- [Task statement] In the entries below, find the line with "## run 2: cell" and the line with "buffers | 37 | 0 |"; give again those lines and every line between them, exactly.

- [Exercise data]
'''

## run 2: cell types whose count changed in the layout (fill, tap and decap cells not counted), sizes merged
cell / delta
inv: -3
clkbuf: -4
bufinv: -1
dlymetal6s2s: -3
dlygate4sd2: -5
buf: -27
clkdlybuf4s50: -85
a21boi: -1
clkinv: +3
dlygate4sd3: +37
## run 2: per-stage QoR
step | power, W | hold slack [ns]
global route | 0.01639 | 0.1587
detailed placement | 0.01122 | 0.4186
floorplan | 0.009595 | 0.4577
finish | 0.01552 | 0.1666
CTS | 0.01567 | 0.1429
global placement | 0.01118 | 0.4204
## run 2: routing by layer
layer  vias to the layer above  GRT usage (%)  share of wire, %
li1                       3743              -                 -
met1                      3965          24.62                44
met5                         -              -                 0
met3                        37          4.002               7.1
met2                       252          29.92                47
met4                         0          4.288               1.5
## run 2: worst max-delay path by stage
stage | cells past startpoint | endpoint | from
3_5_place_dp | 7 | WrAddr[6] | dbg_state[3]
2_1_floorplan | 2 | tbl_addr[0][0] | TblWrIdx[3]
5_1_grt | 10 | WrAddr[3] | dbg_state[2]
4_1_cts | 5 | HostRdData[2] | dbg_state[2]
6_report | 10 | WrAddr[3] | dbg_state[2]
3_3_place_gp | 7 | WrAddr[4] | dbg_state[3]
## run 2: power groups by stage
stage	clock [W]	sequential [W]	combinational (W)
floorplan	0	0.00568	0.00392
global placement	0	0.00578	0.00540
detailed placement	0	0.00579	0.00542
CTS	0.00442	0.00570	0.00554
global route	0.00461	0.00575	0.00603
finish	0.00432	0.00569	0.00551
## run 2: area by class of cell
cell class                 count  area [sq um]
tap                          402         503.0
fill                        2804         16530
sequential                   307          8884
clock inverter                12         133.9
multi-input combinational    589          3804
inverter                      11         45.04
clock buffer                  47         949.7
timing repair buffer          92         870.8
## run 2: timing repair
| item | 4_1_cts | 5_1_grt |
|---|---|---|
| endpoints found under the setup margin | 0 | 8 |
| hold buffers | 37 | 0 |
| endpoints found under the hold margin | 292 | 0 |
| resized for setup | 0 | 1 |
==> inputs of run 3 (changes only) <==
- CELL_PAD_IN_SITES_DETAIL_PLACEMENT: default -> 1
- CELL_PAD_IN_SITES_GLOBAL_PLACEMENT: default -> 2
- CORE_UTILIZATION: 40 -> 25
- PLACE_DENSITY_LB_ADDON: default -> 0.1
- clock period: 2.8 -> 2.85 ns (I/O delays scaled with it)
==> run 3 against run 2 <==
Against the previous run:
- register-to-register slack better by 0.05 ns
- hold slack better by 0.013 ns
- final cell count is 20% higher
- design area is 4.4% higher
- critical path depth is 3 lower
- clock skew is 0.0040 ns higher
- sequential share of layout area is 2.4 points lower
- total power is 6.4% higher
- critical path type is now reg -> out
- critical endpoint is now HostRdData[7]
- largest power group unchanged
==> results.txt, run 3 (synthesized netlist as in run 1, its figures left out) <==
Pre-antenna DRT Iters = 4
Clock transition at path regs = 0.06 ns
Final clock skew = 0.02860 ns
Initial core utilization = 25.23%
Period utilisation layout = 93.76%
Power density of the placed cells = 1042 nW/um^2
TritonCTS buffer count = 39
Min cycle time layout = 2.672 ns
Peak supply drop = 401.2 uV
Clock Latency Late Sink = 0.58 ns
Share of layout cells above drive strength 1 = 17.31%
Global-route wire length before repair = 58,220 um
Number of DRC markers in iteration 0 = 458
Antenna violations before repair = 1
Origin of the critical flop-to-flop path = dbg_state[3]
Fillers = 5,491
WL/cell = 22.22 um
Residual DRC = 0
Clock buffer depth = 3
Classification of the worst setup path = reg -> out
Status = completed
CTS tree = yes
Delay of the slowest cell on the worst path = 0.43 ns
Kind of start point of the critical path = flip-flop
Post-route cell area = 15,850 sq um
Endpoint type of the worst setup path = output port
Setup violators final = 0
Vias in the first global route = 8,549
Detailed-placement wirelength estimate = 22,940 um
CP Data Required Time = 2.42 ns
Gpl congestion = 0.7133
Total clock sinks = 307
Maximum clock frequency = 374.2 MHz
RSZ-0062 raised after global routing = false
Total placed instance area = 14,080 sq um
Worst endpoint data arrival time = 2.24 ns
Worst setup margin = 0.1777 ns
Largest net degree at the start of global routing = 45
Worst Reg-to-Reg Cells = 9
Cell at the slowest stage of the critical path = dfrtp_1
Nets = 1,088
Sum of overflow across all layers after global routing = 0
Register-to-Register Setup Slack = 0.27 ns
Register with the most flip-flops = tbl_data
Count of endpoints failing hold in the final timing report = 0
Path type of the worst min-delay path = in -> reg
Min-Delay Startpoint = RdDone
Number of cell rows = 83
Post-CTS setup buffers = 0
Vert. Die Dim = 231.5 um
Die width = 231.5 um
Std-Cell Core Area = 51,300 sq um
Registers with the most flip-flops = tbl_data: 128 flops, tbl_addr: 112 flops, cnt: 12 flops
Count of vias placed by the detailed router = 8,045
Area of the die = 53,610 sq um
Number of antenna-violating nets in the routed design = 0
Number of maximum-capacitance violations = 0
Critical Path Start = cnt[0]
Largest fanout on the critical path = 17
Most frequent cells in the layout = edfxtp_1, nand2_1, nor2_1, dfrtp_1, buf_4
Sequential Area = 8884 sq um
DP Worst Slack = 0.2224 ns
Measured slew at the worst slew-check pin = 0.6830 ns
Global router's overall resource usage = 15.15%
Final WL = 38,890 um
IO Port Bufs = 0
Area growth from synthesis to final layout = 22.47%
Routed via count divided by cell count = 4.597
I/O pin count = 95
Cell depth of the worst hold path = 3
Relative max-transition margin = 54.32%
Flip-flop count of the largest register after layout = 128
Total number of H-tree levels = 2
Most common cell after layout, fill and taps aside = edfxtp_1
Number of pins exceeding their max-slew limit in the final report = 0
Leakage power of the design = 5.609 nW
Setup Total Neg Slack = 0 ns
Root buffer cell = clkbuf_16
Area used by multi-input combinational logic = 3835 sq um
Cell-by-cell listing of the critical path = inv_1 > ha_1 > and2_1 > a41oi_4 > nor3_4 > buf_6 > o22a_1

'''
'''

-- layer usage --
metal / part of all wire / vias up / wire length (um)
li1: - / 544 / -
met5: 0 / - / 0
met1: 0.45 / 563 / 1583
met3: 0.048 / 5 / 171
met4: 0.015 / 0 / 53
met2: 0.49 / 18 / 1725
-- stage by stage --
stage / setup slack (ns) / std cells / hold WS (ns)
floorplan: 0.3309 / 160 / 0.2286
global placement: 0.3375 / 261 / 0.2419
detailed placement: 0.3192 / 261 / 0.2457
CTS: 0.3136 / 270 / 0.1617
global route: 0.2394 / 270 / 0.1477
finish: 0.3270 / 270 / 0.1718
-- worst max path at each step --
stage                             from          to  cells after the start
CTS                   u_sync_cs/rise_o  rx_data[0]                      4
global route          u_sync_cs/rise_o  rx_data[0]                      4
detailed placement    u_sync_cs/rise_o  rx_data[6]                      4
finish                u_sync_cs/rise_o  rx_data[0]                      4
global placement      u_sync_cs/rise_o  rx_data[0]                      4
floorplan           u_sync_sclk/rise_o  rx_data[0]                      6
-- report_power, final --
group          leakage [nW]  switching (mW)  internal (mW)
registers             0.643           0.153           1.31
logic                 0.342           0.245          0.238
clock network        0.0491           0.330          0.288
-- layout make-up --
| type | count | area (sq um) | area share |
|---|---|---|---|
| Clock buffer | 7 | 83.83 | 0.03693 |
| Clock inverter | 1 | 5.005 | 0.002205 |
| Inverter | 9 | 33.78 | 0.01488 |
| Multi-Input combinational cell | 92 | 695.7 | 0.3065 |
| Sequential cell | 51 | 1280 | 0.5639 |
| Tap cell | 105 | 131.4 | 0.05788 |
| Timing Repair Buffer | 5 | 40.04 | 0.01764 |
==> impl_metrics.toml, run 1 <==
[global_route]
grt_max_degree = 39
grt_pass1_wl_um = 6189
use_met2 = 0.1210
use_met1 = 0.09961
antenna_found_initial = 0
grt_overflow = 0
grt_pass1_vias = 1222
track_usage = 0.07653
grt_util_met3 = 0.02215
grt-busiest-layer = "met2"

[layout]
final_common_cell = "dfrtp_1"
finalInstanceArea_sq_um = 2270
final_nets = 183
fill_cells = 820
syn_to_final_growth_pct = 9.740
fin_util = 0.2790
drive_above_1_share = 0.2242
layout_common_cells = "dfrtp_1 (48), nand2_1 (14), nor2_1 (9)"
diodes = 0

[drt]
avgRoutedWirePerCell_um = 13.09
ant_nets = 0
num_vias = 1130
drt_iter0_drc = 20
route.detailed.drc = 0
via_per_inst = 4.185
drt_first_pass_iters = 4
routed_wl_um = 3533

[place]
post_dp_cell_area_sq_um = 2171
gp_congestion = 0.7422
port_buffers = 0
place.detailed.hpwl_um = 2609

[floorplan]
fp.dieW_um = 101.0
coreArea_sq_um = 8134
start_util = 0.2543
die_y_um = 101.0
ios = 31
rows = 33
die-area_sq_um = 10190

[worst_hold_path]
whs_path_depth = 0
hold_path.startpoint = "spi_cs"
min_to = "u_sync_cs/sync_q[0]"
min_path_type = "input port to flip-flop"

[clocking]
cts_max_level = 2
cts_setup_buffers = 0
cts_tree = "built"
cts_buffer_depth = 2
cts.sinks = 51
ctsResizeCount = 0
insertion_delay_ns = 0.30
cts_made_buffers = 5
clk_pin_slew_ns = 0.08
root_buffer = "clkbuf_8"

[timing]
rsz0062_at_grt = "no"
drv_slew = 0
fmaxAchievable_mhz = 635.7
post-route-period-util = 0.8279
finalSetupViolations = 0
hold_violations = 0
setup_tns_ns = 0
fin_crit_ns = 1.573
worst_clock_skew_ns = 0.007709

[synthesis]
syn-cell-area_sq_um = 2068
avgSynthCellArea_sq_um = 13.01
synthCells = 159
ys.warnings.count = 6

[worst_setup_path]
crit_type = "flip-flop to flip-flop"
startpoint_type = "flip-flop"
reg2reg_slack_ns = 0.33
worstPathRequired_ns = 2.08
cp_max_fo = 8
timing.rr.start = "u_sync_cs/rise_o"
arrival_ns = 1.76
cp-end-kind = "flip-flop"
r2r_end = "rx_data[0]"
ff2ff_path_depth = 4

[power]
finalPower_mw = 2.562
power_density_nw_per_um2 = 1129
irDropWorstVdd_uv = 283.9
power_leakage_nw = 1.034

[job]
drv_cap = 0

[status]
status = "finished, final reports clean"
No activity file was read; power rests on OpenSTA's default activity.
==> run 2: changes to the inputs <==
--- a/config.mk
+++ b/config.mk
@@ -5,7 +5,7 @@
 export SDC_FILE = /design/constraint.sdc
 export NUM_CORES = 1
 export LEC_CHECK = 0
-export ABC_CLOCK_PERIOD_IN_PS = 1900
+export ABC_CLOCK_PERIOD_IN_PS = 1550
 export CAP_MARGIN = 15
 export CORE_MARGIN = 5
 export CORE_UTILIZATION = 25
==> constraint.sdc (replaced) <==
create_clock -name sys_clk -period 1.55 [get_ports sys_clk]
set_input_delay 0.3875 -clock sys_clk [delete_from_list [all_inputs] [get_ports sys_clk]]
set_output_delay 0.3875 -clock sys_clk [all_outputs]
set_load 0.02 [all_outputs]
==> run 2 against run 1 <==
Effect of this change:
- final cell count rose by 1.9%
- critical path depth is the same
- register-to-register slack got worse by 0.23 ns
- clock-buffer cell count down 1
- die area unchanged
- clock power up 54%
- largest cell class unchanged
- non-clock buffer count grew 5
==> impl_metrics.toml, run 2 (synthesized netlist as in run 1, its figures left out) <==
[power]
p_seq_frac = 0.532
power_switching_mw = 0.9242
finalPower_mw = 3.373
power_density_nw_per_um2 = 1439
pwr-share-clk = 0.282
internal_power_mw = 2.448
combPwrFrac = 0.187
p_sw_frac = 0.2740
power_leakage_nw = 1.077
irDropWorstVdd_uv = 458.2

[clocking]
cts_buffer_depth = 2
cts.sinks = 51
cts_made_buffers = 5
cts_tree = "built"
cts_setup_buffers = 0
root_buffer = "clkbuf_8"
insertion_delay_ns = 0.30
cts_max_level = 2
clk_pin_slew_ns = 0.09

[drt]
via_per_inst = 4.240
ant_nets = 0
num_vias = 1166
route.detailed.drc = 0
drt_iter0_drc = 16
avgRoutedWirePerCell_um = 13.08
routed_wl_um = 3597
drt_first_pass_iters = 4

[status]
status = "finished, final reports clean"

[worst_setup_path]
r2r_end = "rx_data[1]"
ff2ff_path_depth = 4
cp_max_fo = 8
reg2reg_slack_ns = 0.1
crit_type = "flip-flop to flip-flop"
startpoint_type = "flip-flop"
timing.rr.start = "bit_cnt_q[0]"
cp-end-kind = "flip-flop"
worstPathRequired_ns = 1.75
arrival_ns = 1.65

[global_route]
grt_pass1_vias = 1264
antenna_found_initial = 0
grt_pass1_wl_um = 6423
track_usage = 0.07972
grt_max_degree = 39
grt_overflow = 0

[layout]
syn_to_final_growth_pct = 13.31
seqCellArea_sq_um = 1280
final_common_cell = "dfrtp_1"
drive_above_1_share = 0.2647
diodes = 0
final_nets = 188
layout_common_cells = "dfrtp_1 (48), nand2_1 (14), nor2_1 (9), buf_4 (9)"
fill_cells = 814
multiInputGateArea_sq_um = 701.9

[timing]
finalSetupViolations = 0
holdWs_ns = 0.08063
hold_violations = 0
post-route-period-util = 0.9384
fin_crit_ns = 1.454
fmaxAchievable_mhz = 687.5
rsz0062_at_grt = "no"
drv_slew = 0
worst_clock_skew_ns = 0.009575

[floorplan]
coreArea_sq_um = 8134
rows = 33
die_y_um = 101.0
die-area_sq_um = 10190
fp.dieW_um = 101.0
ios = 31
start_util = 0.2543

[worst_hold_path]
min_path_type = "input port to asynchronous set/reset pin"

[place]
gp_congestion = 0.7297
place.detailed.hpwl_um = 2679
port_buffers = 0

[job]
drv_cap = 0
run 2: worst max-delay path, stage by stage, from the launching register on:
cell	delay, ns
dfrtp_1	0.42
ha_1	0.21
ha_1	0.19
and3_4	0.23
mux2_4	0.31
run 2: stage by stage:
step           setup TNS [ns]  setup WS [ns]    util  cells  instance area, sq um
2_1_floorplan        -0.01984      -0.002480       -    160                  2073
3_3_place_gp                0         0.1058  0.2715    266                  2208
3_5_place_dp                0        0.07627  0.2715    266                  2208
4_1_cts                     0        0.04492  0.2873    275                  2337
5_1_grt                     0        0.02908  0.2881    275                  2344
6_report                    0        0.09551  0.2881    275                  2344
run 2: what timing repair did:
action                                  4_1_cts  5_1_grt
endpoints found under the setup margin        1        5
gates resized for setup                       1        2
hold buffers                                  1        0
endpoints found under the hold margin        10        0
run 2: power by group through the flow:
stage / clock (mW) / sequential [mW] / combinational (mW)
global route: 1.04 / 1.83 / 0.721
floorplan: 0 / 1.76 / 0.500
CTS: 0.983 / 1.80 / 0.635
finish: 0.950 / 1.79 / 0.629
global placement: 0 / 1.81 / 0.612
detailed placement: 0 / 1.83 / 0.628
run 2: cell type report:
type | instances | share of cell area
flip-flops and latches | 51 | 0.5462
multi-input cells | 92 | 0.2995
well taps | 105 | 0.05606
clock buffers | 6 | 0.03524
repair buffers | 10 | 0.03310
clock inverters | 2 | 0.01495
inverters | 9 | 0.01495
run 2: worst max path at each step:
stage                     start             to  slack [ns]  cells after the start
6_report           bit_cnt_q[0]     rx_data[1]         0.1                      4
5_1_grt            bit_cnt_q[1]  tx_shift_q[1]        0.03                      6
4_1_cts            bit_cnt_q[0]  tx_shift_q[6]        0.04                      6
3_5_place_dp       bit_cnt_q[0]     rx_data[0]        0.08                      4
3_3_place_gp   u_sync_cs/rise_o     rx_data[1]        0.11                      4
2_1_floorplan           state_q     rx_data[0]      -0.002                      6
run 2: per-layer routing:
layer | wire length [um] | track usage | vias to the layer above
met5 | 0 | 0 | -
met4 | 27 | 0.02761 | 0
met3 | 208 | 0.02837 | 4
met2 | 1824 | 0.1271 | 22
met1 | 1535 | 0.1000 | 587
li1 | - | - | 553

'''
'''

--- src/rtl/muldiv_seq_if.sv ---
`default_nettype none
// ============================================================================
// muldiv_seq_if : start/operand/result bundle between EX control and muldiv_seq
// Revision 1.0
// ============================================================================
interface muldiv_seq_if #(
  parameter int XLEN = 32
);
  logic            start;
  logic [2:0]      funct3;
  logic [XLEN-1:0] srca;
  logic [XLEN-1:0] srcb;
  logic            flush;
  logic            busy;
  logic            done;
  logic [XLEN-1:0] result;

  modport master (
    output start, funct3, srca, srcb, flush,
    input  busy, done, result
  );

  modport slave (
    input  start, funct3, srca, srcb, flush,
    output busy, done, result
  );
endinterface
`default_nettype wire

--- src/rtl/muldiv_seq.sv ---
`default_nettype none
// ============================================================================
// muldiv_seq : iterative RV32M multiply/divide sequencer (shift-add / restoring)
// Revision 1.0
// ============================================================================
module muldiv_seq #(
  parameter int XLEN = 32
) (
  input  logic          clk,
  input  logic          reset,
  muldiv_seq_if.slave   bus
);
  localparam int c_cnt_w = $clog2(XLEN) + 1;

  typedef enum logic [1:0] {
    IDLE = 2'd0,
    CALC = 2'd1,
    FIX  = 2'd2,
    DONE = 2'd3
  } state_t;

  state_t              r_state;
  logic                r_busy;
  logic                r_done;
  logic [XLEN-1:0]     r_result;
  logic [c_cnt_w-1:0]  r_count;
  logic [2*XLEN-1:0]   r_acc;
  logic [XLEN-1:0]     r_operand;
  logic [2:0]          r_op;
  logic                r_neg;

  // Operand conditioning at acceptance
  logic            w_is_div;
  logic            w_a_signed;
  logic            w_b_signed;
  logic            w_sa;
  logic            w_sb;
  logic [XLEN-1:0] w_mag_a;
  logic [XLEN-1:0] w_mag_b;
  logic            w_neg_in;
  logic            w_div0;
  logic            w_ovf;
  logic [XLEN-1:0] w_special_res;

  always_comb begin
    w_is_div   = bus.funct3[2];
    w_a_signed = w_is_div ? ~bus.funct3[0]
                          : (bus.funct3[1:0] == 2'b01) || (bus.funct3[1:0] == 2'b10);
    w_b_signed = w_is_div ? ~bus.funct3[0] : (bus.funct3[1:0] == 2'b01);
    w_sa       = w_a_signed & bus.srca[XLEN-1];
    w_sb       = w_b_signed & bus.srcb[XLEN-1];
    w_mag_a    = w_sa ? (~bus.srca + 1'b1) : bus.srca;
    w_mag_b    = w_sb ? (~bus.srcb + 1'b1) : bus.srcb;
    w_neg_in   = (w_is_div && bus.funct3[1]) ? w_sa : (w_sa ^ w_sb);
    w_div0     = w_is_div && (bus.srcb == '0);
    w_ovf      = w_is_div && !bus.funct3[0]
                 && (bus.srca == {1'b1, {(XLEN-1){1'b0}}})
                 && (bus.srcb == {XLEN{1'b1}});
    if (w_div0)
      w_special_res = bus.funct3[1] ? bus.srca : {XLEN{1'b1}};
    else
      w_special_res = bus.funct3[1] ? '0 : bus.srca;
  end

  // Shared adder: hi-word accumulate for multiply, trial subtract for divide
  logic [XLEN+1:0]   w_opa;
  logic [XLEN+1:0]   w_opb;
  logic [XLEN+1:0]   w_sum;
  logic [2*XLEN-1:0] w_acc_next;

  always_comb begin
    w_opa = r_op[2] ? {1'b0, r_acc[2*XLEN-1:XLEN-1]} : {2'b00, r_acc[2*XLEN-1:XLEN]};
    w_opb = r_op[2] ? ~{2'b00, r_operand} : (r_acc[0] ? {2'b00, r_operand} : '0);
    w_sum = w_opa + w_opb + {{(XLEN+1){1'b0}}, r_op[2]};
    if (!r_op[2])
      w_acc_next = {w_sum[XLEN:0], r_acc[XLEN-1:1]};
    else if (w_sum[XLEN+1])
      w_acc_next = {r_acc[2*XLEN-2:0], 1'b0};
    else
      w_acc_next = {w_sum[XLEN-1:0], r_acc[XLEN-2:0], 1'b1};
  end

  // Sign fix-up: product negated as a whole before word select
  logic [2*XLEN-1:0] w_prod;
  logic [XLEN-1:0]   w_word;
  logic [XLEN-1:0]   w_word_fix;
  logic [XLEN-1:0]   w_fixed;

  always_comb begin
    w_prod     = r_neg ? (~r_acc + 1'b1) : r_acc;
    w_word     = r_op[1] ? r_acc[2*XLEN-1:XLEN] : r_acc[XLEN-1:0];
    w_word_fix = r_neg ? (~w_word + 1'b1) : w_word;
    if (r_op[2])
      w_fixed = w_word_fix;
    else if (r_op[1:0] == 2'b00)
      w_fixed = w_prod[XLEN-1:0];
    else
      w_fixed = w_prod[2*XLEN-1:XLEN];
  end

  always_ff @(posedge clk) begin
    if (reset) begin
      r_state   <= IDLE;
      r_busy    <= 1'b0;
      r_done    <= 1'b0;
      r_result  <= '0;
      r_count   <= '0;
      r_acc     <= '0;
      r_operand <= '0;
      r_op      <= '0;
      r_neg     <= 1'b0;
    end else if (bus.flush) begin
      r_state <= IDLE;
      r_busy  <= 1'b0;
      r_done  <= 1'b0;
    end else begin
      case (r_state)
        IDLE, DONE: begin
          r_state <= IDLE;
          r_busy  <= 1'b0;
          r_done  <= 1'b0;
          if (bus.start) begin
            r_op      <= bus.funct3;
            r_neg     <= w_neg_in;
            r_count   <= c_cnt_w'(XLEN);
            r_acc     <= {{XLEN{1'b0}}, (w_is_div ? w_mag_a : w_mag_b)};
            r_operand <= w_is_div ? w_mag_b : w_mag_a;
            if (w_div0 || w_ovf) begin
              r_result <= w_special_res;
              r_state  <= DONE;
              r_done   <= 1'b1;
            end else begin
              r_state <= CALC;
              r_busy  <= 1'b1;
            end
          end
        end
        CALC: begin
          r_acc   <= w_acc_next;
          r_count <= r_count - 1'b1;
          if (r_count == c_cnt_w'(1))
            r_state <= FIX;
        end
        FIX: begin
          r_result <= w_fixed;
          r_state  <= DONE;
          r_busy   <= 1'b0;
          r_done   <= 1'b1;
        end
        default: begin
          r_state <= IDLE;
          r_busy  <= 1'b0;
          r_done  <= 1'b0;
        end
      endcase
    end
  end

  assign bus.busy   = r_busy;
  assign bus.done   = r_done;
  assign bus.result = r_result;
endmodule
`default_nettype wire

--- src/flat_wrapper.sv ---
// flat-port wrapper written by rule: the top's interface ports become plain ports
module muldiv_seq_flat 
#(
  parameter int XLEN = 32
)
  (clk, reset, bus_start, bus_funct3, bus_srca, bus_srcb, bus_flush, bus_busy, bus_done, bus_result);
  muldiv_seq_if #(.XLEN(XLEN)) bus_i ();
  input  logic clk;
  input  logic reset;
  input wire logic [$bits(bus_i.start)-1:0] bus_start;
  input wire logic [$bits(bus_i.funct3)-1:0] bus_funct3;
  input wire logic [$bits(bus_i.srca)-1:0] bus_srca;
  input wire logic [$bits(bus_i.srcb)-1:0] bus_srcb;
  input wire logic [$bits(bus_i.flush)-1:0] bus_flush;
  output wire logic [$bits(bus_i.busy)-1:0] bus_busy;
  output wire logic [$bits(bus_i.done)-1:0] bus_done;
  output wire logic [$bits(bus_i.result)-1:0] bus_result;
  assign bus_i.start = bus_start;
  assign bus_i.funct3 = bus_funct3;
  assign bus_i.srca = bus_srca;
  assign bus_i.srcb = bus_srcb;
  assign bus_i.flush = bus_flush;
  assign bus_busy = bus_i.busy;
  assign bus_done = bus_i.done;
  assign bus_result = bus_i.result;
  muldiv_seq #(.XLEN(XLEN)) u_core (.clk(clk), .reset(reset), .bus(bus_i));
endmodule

'''

- [Your response]
## run 2: cell types whose count changed in the layout (fill, tap and decap cells not counted), sizes merged
cell / delta
inv: -3
clkbuf: -4
bufinv: -1
dlymetal6s2s: -3
dlygate4sd2: -5
buf: -27
clkdlybuf4s50: -85
a21boi: -1
clkinv: +3
dlygate4sd3: +37
## run 2: per-stage QoR
step | power, W | hold slack [ns]
global route | 0.01639 | 0.1587
detailed placement | 0.01122 | 0.4186
floorplan | 0.009595 | 0.4577
finish | 0.01552 | 0.1666
CTS | 0.01567 | 0.1429
global placement | 0.01118 | 0.4204
## run 2: routing by layer
layer  vias to the layer above  GRT usage (%)  share of wire, %
li1                       3743              -                 -
met1                      3965          24.62                44
met5                         -              -                 0
met3                        37          4.002               7.1
met2                       252          29.92                47
met4                         0          4.288               1.5
## run 2: worst max-delay path by stage
stage | cells past startpoint | endpoint | from
3_5_place_dp | 7 | WrAddr[6] | dbg_state[3]
2_1_floorplan | 2 | tbl_addr[0][0] | TblWrIdx[3]
5_1_grt | 10 | WrAddr[3] | dbg_state[2]
4_1_cts | 5 | HostRdData[2] | dbg_state[2]
6_report | 10 | WrAddr[3] | dbg_state[2]
3_3_place_gp | 7 | WrAddr[4] | dbg_state[3]
## run 2: power groups by stage
stage	clock [W]	sequential [W]	combinational (W)
floorplan	0	0.00568	0.00392
global placement	0	0.00578	0.00540
detailed placement	0	0.00579	0.00542
CTS	0.00442	0.00570	0.00554
global route	0.00461	0.00575	0.00603
finish	0.00432	0.00569	0.00551
## run 2: area by class of cell
cell class                 count  area [sq um]
tap                          402         503.0
fill                        2804         16530
sequential                   307          8884
clock inverter                12         133.9
multi-input combinational    589          3804
inverter                      11         45.04
clock buffer                  47         949.7
timing repair buffer          92         870.8
## run 2: timing repair
| item | 4_1_cts | 5_1_grt |
|---|---|---|
| endpoints found under the setup margin | 0 | 8 |
| hold buffers | 37 | 0 |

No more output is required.